Un paio di forbici chirurgiche dimenticate nella pancia per più di sette mesi. È la scoperta fatta da una donna di 53 anni che, dopo un intervento di addominoplastica eseguito a Napoli lo scorso ottobre, ha vissuto un calvario fatto di svenimenti e dolori inspiegabili, terminato solo con una Tac eseguita il 7 maggio scorso. La paziente, originaria di Casandrino ma residente in provincia di Piacenza, ha sporto denuncia alla Polizia di Stato, dando il via a un’indagine che ora punta i riflettori non solo sull’errore in sala operatoria, ma anche sul comportamento tenuto dai sanitari dopo la scoperta del corpo estraneo.
L’intervento e i malori
Tutto ha inizio il 25 ottobre 2025 in una clinica del capoluogo partenopeo, dove è stato eseguito l’intervento di addominoplastica. Una volta dimessa, però, la donna inizia a soffrire di malori continui e perdite di conoscenza. Nonostante il parere dei medici del 118, che le consigliano un ricovero immediato, la 53enne sceglie di fidarsi del chirurgo che l’aveva operata. Il medico, secondo il racconto della vittima, avrebbe però gettato acqua sul fuoco, assicurandole che quei dolori fossero normali sintomi post-operatori. Anche quando le analisi evidenziano un’infezione, la prescrizione è di una semplice cura antibiotica. Solo la decisione del medico curante di andare a fondo con una Tac ha permesso di individuare, sul lato dell’addome, l’oggetto metallico dimenticato.

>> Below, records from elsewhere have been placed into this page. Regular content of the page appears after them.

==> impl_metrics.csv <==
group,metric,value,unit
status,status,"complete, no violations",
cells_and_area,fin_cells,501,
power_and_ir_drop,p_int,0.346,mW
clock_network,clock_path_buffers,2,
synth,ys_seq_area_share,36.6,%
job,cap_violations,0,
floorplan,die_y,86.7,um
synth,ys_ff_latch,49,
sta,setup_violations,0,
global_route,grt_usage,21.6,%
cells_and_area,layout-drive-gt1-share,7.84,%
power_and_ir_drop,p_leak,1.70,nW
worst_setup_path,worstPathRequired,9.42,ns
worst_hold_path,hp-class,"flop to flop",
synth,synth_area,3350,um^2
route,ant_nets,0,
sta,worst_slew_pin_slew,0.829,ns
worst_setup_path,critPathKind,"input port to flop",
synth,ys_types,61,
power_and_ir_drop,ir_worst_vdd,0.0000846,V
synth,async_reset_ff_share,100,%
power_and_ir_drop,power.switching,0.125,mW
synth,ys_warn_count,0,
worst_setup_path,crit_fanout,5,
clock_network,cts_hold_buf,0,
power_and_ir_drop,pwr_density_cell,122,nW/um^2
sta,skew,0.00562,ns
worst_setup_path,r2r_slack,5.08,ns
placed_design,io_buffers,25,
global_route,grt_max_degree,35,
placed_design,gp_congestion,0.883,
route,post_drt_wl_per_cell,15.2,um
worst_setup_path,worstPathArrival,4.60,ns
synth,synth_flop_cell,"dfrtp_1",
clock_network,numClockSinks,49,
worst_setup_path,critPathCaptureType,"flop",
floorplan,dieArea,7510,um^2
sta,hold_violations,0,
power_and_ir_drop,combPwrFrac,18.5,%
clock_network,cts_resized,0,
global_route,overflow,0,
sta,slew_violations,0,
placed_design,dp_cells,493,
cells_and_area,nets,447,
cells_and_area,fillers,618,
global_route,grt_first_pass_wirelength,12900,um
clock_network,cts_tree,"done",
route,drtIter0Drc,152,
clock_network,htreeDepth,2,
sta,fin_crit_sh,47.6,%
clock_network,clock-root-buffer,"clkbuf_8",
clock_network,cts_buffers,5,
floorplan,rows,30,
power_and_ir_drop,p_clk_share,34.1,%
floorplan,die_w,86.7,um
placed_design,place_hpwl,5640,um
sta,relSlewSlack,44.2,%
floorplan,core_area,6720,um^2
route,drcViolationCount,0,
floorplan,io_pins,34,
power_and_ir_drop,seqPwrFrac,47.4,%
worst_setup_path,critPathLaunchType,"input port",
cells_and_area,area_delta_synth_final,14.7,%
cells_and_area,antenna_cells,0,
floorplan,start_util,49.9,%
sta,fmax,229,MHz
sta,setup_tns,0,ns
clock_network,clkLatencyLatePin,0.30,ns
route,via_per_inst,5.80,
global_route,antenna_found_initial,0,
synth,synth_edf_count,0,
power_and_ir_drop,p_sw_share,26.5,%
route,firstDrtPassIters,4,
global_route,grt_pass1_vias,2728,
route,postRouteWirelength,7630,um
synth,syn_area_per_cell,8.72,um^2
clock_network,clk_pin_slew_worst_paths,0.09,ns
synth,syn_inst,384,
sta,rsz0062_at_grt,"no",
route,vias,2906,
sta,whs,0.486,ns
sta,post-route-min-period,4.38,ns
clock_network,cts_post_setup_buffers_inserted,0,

Le pressioni del chirurgo dopo l’errore
Secondo quanto riportato nella denuncia, la dottoressa del centro diagnostico, invece di inviare la paziente d’urgenza al pronto soccorso, avrebbe informato immediatamente il chirurgo responsabile dell’errore. Quest’ultimo avrebbe quindi contattato la donna per proporle di farsi operare nuovamente da lui, nella stessa clinica della prima operazione, per rimuovere il «ferro chirurgico». Una pressione che sarebbe arrivata persino attraverso la moglie del chirurgo, che l’avrebbe contattata ripetutamente per convincerla a non rivolgersi altrove.
La denuncia
La paziente ha però rifiutato ogni compromesso: «Ma io desistevo — si legge nel verbale — e decidevo di avvalermi dell’ospedale Fatebenefratelli». Assistita dall’avvocato Francesco Petruzzi, la donna riceverà il supporto della fondazione “Domenico Caliendo”, nata in memoria del bambino scomparso a causa di un trapianto di cuore fallito. Nei prossimi giorni la 53enne si sottoporrà finalmente all’intervento per la rimozione delle forbici, mentre il legale ha già annunciato un’integrazione alla denuncia per valutare le responsabilità della dipendente del centro diagnostico che ha omesso il trasferimento d’urgenza in ospedale.